創業以来、Javaや.Netといった無料製品と競合する製品を販売しながら、毎年成長をつづけてきたTrolltech。フリーソフトウェアを収入源にしているこの会社、いったいどんな会社なのか。

» 2005年10月20日 17時53分 公開
[Tom-Chance,japan.linux.com]

 Opera、Skype、独Brockhaus Encylopaedia、Google Earth、Adobe Photoshop Album、KDEプロジェクト……。顧客リストにずらりと並ぶ名前を見れば、Trolltechが成功している会社であることはすぐにわかる。創業以来、Javaや.Netといった無料製品と競合する製品を販売しながら、毎年成長をつづけてきた。現在、数人のフリーソフトウェア開発者のスポンサーとなっており、その開発者は自分の仕事のすべてをGPLのもとでコミュニティーと共有している。フリーソフトウェアを収入源にしているこの会社、いったいどんな会社なのか。

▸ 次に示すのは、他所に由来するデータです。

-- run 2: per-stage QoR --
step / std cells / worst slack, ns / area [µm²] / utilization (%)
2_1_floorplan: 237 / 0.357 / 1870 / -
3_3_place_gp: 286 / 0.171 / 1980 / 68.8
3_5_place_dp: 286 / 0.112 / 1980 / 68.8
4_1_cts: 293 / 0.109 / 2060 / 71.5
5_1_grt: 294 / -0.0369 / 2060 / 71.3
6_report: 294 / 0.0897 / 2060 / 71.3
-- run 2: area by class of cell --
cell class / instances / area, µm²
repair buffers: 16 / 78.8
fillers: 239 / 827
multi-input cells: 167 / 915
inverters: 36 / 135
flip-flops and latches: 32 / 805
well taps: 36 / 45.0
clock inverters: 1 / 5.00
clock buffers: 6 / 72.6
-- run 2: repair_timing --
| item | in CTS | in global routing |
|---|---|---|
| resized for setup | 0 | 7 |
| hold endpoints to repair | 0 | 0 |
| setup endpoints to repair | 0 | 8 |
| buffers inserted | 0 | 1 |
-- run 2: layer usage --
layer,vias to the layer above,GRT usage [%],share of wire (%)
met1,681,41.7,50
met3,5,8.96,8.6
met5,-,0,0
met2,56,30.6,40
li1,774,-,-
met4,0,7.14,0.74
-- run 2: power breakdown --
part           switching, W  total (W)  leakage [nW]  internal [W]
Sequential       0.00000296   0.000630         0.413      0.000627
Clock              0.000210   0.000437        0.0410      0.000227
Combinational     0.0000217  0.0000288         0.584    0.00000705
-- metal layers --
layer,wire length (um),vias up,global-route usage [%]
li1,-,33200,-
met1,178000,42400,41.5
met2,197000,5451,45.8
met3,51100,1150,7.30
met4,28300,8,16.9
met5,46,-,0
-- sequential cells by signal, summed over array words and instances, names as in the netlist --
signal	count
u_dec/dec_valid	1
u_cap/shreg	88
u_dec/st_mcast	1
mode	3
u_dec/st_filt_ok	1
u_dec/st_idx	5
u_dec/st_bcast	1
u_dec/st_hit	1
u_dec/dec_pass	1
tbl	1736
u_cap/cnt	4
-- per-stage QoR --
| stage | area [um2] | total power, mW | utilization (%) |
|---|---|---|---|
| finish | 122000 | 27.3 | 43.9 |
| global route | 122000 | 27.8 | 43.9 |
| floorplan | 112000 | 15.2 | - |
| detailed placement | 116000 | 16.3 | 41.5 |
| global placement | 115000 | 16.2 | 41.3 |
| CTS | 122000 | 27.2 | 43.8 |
### src/rtl/periph_wr_strobe_pkg.sv
package periph_wr_strobe_pkg;

  // CPU-side bus signals as seen by the strobe generator.
  typedef struct packed {
    logic dev_n;
    logic rw;
    logic uds_n;
    logic lds_n;
    logic target;
  } cpu_bus_t;

endpackage

### src/rtl/pws_reset_sync.sv
module pws_reset_sync #(
  parameter int STAGES = 2
) (
  input  logic clk,
  input  logic rst_n,
  output logic rst_s_n
);

  logic [STAGES-1:0] sync_q;

  always_ff @(posedge clk or negedge rst_n) begin
    if (!rst_n) sync_q <= '0;
    else        sync_q <= {sync_q[STAGES-2:0], 1'b1};
  end

  assign rst_s_n = sync_q[STAGES-1];

endmodule

### src/rtl/pws_slot_divider.sv
module pws_slot_divider #(
  parameter int DIV_STAGES = 3
) (
  input  logic                  clk,
  input  logic                  rst_n,
  output logic [DIV_STAGES-1:0] phase,
  output logic                  slot_clk
);

  logic [DIV_STAGES-1:0] cnt_q, cnt_d;
  logic [DIV_STAGES:0]   carry;

  assign carry[0] = 1'b1;

  // One divide-by-two stage per bit; each toggles when all lower stages are high.
  for (genvar g = 0; g < DIV_STAGES; g++) begin : g_stage
    assign carry[g+1] = carry[g] & cnt_q[g];
    assign cnt_d[g]   = cnt_q[g] ^ carry[g];
  end

  always_ff @(posedge clk or negedge rst_n) begin
    if (!rst_n) cnt_q <= '0;
    else        cnt_q <= cnt_d;
  end

  assign phase    = cnt_q;
  assign slot_clk = cnt_q[DIV_STAGES-1];

endmodule

### src/rtl/pws_write_decode.sv
module pws_write_decode
  import periph_wr_strobe_pkg::*;
(
  input  logic     clk,
  input  logic     rst_n,
  input  cpu_bus_t bus,
  input  logic     start,
  output logic     wr_req,
  output logic     armed
);

  logic wr_raw, ds_idle_raw;
  logic wr_q, ds_idle_q, armed_q;
  logic wr_d, ds_idle_d, armed_d;

  always_comb begin
    wr_raw      = !bus.dev_n && !bus.rw && bus.target && (!bus.uds_n || !bus.lds_n);
    ds_idle_raw = bus.uds_n && bus.lds_n;
    wr_d        = wr_raw;
    ds_idle_d   = ds_idle_raw;
    armed_d     = armed_q;
    if (start)          armed_d = 1'b0;
    else if (ds_idle_q) armed_d = 1'b1;
  end

  always_ff @(posedge clk or negedge rst_n) begin
    if (!rst_n) begin
      wr_q      <= 1'b0;
      ds_idle_q <= 1'b0;
      armed_q   <= 1'b0;
    end else begin
      wr_q      <= wr_d;
      ds_idle_q <= ds_idle_d;
      armed_q   <= armed_d;
    end
  end

  assign wr_req = wr_q;
  assign armed  = armed_q;

endmodule

### src/rtl/pws_strobe_timer.sv
module pws_strobe_timer #(
  parameter int PW       = 3,
  parameter int START_PH = 7,
  parameter int END_PH   = 3
) (
  input  logic          clk,
  input  logic          rst_n,
  input  logic [PW-1:0] phase,
  input  logic          wr_req,
  input  logic          armed,
  output logic          start,
  output logic          cs_n
);

  localparam int SLOT_LEN = 1 << PW;
  localparam int FALL_PH  = (START_PH + 1) % SLOT_LEN;
  localparam int RISE_PH  = (END_PH + 1) % SLOT_LEN;

  logic cs_n_q, cs_n_d;

  always_comb begin
    start  = (phase == PW'(START_PH)) && wr_req && armed;
    cs_n_d = cs_n_q;
    if (start)                      cs_n_d = 1'b0;
    else if (phase == PW'(END_PH))  cs_n_d = 1'b1;
  end

  always_ff @(posedge clk or negedge rst_n) begin
    if (!rst_n) cs_n_q <= 1'b1;
    else        cs_n_q <= cs_n_d;
  end

  assign cs_n = cs_n_q;

  // the strobe only ever begins at the first phase of the CPU slot
  a_r4_fall_phase: assert property (@(posedge clk) disable iff (!rst_n)
    $fell(cs_n_q) |-> (phase == PW'(FALL_PH)));

  // the strobe is always released by the slot counter, whatever the bus does
  a_r5_high_after_end: assert property (@(posedge clk) disable iff (!rst_n)
    (phase == PW'(RISE_PH)) |-> cs_n_q);

endmodule

### src/rtl/periph_wr_strobe.sv
module periph_wr_strobe
  import periph_wr_strobe_pkg::*;
#(
  parameter int DIV_STAGES  = 3,
  parameter int SYNC_STAGES = 2
) (
  input  logic clk_fast,
  input  logic rst_n,
  input  logic dev_n,
  input  logic rw,
  input  logic uds_n,
  input  logic lds_n,
  input  logic wr_target,
  output logic cs_n,
  output logic slot_clk
);

  localparam int SLOT_LEN = 1 << DIV_STAGES;
  localparam int START_PH = SLOT_LEN - 1;
  localparam int END_PH   = SLOT_LEN / 2 - 1;

  logic                  rst_s_n;
  logic [DIV_STAGES-1:0] phase;
  logic                  wr_req, armed, start;
  cpu_bus_t              bus;

  assign bus = '{dev_n: dev_n, rw: rw, uds_n: uds_n, lds_n: lds_n, target: wr_target};

  pws_reset_sync #(.STAGES(SYNC_STAGES)) u_rst (
    .clk(clk_fast), .rst_n(rst_n), .rst_s_n(rst_s_n)
  );

  pws_slot_divider #(.DIV_STAGES(DIV_STAGES)) u_div (
    .clk(clk_fast), .rst_n(rst_s_n), .phase(phase), .slot_clk(slot_clk)
  );

  pws_write_decode u_dec (
    .clk(clk_fast), .rst_n(rst_s_n), .bus(bus), .start(start),
    .wr_req(wr_req), .armed(armed)
  );

  pws_strobe_timer #(.PW(DIV_STAGES), .START_PH(START_PH), .END_PH(END_PH)) u_tmr (
    .clk(clk_fast), .rst_n(rst_s_n), .phase(phase), .wr_req(wr_req),
    .armed(armed), .start(start), .cs_n(cs_n)
  );

  // every strobe consumes an armed state
  a_r6_one_per_arm: assert property (@(posedge clk_fast) disable iff (!rst_s_n)
    $fell(cs_n) |-> $past(armed));

  // a strobe is caused by a write decoded at the ports two fast cycles earlier
  a_r3_write_cause: assert property (@(posedge clk_fast) disable iff (!rst_s_n)
    $fell(cs_n) |-> $past(!rw && !dev_n && wr_target && !(uds_n && lds_n), 2));

endmodule

### config.mk
export PLATFORM = sky130hd
export DESIGN_NAME = periph_wr_strobe
export DESIGN_NICKNAME = d
export VERILOG_FILES = /design/src/rtl/periph_wr_strobe_pkg.sv /design/src/rtl/pws_reset_sync.sv /design/src/rtl/pws_slot_divider.sv /design/src/rtl/pws_write_decode.sv /design/src/rtl/pws_strobe_timer.sv /design/src/rtl/periph_wr_strobe.sv
export SDC_FILE = /design/constraint.sdc
export NUM_CORES = 1
export LEC_CHECK = 0
export ABC_AREA = 1
export BUFFER_PORTS_ARGS = -buffer_cell sky130_fd_sc_hd__buf_2
export CAP_MARGIN = 10
export CORE_AREA = 4 4 41 43
export DETAILED_ROUTE_END_ITERATION = 7
export DIE_AREA = 0 0 45 47
export GPL_ROUTABILITY_DRIVEN = 0
export SYNTH_ARGS = -nofsm -noshare
export SYNTH_HDL_FRONTEND = slang
export SYNTH_SLANG_ARGS = --single-unit
### constraint.sdc
create_clock -name clk_fast -period 0.8 [get_ports clk_fast]
set_input_delay 0.04 -clock clk_fast [delete_from_list [all_inputs] [get_ports clk_fast]]
set_output_delay 0.04 -clock clk_fast [all_outputs]
set_load 0.1 [all_outputs]
==> metrics <==
CP Cell Sequence=buf_12; Worst Skew=about 0.0024 ns; #FFs+latches synth=9; Fillers=129; # port buffers=8; GR Util met2=0.1186; WP data arrival=~1.1 ns; Yosys Warn Count=0; die width=~45 um; Via density=about 3.8; H-tree depth=1; worst hold stages=3; Max FO, Critical Path=2; Die Span Y=approximately 47 um; vias=between 200 and 250; initial antenna violation count=0; nets=62; CTS tree=yes; Max Clk Rate=between 900 and 1000 MHz; Worst R2R Path Depth=7; critical path class=reg2out; Ant. Diodes=0; Root Driver=clkbuf_4; Area Growth Syn to Fin=69.34%; Initial Util=0.2635; io pins=9; number of stages on the worst setup path=1; min cycle time layout=approximately 1.1 ns; Worst VDD drop=0.8506 mV; Post-Syn Area per Cell=roughly 11 um2; drt drc=0; final max-slew violation count=0; largest buffer count on any clock path=2; Mapped Cells=32; Distinct cells, synth=9; Final Cell Area=around 580 um2; outcome=complete, but fails checks; share of the synthesized area in the top cell type=0.5839; Iter 0 DRT Violations=0; Final WS setup=-0.2891 ns; power density over the cells=approximately 1500 nW/um2; first-pass iteration count of the detailed router=1; Syn Nets=42; period utilization=1.361; layout cells sized above 1=0.4706; Wirelength per Cell=between 8 and 9 um; cell family with most CP delay=flip-flops; clock-pin slew on the worst setup and hold paths=around 0.060 ns; crit path max-delay cell type=dfstp_4; largest cells by area after synthesis=dfrtp_1, ha_1, inv_1; DP Wirelength=365.4 um; Clock Sinks=9; Critical Path Start Type=flop; Total GRT Usage=0.07520; clock latency on the worst-skew pair=about 0.26 ns; pin count of the biggest net entering global routing=8; Seq/Total Area, Yosys=0.6606; maxcap violations=0; vias in the first global route=between 200 and 300; WP data required=between 0.7 and 0.8 ns; utilization after layout=0.4462; GRT met1 Usage=0.06604; LEAKAGE=0.2958 nW; Routed WL=559 um; Rows=13; grt met3 use=0.03448; Final Hold Fails=0; aggregate global routing overflow=0; HP Class=in2reg; overall die area=2115 um2; failing checks=negative setup slack; Final ANT Viol Nets=0; total power=around 0.9 mW; setup violators final=5; CP bufs+invs=1; RSZ-0062 raised after global routing=true; final hold slack=~0.012 ns; gr busiest metal=met2; CP endpoint kind=primary output; largest stage delay on the critical path=slightly above 0.6 ns; Num CTS Buffers=3; top cell type by total area after synthesis=dfrtp_1; core area=~1300 um2; worst slack, placed=-0.2429 ns; first-pass GRT wire length=1.000 mm; cell area after technology mapping=roughly 340 um2; Area after DPL=roughly 460 um2
[kinds of logic after synthesis]
kind of cell / Yosys count / share of synthesized area
simple gates: 9 / 0.1095
other cells: 1 / 0.01094
fa+ha+maj: 3 / 0.1095
flops: 9 / 0.6606
buf+inv: 10 / 0.1095
[power breakdown]
| part | switching (mW) | total (mW) | internal, mW |
|---|---|---|---|
| combinational | 0.0300 | 0.0651 | 0.0352 |
| clock | 0.148 | 0.339 | 0.192 |
| sequential | 0.0115 | 0.483 | 0.471 |
| total | 0.189 | 0.887 | 0.698 |
[final cells by class]
type	instances	area (um2)	share of cell area
clock buffers	4	26.28	0.04526
multi-input cells	13	121.4	0.2091
well taps	15	18.77	0.03233
repair buffers	15	140.1	0.2414
inverters	10	40.04	0.06897
flip-flops and latches	9	234.0	0.4030
[cell usage in the layout, fill, tap and decap left out, types with 2 or more instances in the layout]
cell type and count:
inv_1 7, dfrtp_1 7, nand2_1 6, buf_2 6
dlygate4sd3_1 4, ha_4 3, clkbuf_4 3, inv_2 2
buf_12 2, buf_6 2
[cell usage after synthesis]
cell / n
inv_1: 10
nand2_1: 6
conb_1: 1
nor2_1: 1
ha_1: 3
nand3_1: 1
nor2_2: 1
dfstp_2: 1
dfrtp_1: 8
[metal layers]
metal / routed length [um] / vias up
met5: 0 / -
met4: 27 / 0
met3: 31 / 5
met2: 305 / 8
met1: 194 / 109
li1: - / 126
[worst min-delay path: stages]
cell	delay [ns]
buf_2	0.08
nand2_1	0.04
inv_1	0.07
[state kept, by name, summed over array words and instances, names as in the netlist]
signal and count:
u_rst.sync_q 2, u_div.phase 3, u_tmr.cs_n 1, u_dec.armed 1, u_dec.wr_req 1, u_dec.ds_idle_q 1
[per-stage QoR]
stage,instances,setup TNS (ns)
after global routing,66,-1.231
after global placement,56,-0.6614
after CTS,66,-1.069
final,66,-1.048
after detailed placement,56,-0.7200
after floorplan,32,-0.7843
[final timing paths]
path / start / endpoint / slack (ns)
max in group asynchronous: u_rst.sync_q[1] / u_tmr.cs_n / 0.42
worst max-delay path: u_tmr.cs_n / cs_n / -0.29
worst min-delay path: uds_n / u_dec.ds_idle_q / 0.01
min in group asynchronous: rst_n / u_rst.sync_q[0] / 0.09
worst min register to register: u_rst.sync_q[1] / u_dec.armed / 0.11
worst max register to register: u_div.phase[2] / u_tmr.cs_n / -0.18
[repair_timing]
item / CTS / global route
pin swaps: 4 / 2
endpoints found under the hold margin: 4 / 0
gates resized for setup: 6 / 2
setup buffers: 2 / 0
endpoints found under the setup margin: 6 / 5
hold buffers: 4 / 0
No activity file was read; power rests on OpenSTA's default activity.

 Trolltechは、1994年、Haavard Nord氏とEirik Chambe-Eng氏によって設立された。設立目標は、アプリケーション開発の助けとなるフリーのクロスプラットフォームGUIツールキットを作成することだった。2人で設立資金を捻出し、'Qt'(「キュート」と発音)というツールキットを作った。1998年、2人がKDEプロジェクトの初回カンファレンスに出席したとき、Trolltechはすでに6人の社員と42人の顧客を抱えるまでになっていたが、今日、その数はさらに膨らみ、4カ国に140人の社員、世界中に4000人の顧客を抱えている。昨年の売上高は1340万ドルである。これほどの成功が世界の投資家に見逃されるわけがなく、最近の資金調達活動では、670万ドルのベンチャ資本がTrolltechに流れ込んだ。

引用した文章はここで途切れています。